* [Aim of the exercise]: Within the entries underneath, how many lines include the string "assign"? State only the number.

********

This design comes from an exercise in tuning for small area on the open sky130 flow, not from production work. At most, simulation tests tie the RTL to the original design; equivalence was not proved. No activity file was given, so power comes from the tool's default toggle rates. The clock port is modelled as an ideal driver; clocking choices that lean on that would not hold on a real chip.

## adc_capture_buffer
module adc_capture_buffer #(
    parameter int unsigned DATA_W = adda_pkg::DATA_W_DEF,
    parameter int unsigned DEPTH  = adda_pkg::DEPTH_DEF
) (
    input  logic              i_clk,
    input  logic              i_rst_n,
    output logic              o_adc_clk,
    input  logic [DATA_W-1:0] i_adc_data,
    input  logic              i_arm,
    input  logic              i_abort,
    input  logic [DATA_W-1:0] i_trig_level,
    input  logic              i_trig_falling,
    output logic              o_rd_valid,
    input  logic              i_rd_ready,
    output logic [DATA_W-1:0] o_rd_data,
    output logic              o_rd_last,
    output logic              o_busy,
    output logic              o_done
);
    localparam int unsigned AW = $clog2(DEPTH);
    localparam logic [AW:0] PTR_CAP_LAST = (AW+1)'(2 * (DEPTH - 1));
    localparam logic [AW-1:0] CNT_MID  = 8'h62;
    localparam logic [AW-1:0] CNT_LAST = 8'h80;
    adda_pkg::state_e  state_q,    state_d;
    logic              adc_clk_q;
    logic              rd_valid_q, rd_valid_d;
    logic              done_q,     done_d;
    logic [AW-1:0]     cnt_q,      cnt_d;
    logic [AW-1:0]     cnt_next;
    logic [AW:0]       rptr_q,     rptr_d;
    logic              strobe;
    logic              fire;
    logic              cnt_last;
    logic              trig_hit;
    logic              ins;
    logic              ins_hi;
    logic              rptr_down;
    logic              rptr_keep;
    logic [AW:0]       rptr_step;
    logic [DATA_W-1:0] prev;
    logic [DATA_W-1:0] ring_rdata;
    assign strobe   = adc_clk_q;
    assign fire     = rd_valid_q & i_rd_ready;
    assign cnt_last = (cnt_q == CNT_LAST);
    assign cnt_next = {cnt_q[AW-2:0],
                       cnt_q[7] ^ cnt_q[5] ^ cnt_q[4] ^ cnt_q[3] ^ (cnt_q[AW-2:0] == '0)};
    assign rptr_down = fire;
    assign rptr_keep = fire & (cnt_q == CNT_MID);
    always_comb begin
        logic [AW:0] flip;
        logic        run;
        run = ~rptr_keep;
        for (int unsigned i = 0; i <= AW; i++) begin
            flip[i] = run;
            run     = run & (rptr_q[i] ^ rptr_down);
        end
        rptr_step = rptr_q ^ flip;
    end
  ...
clock: 10.0 ns
lec_check: 0
cap_margin: 20
core_margin: 2
core_utilization: 52
cts_cluster_diameter: 100
cts_cluster_size: 32
slew_margin: 20
synth_hierarchical: 1
standard.sh (not shown) runs the stock make flow with config.mk's settings and CLKGATE_MAP_FILE= SYNTH_SCRIPT=/design/flow/synth_recipe.tcl, a recipe that flattens the netlist after the stock synthesis.
==> flow/flow/run.sh <==
#!/bin/bash
# Layout flow: the standard ORFS flow (standard.sh), except that
#  - the port buffers that global placement inserts are sky130_fd_sc_hd__buf_1
#    instead of the buffer the resizer picks;
set -euo pipefail
export BUFFER_PORTS_ARGS="-buffer_cell sky130_fd_sc_hd__buf_1"
export CTS_ARGS="-sink_clustering_enable -repair_clock_nets -sink_clustering_size 32 -sink_clustering_max_diameter 100 -dont_use_dummy_load"
bash standard.sh "BUFFER_PORTS_ARGS=$BUFFER_PORTS_ARGS" "CTS_ARGS=$CTS_ARGS" finish > orfs_finish.log 2>&1
test -f out/final.def
The starting point went through all stages and came out clean.
==> next run, changes <==
- CORE_UTILIZATION: 52 -> 60
Outcome: Setup slack gains 220 ps; sequential power barely changes; utilization is higher by 8.5 points.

********

* [Solution]: 6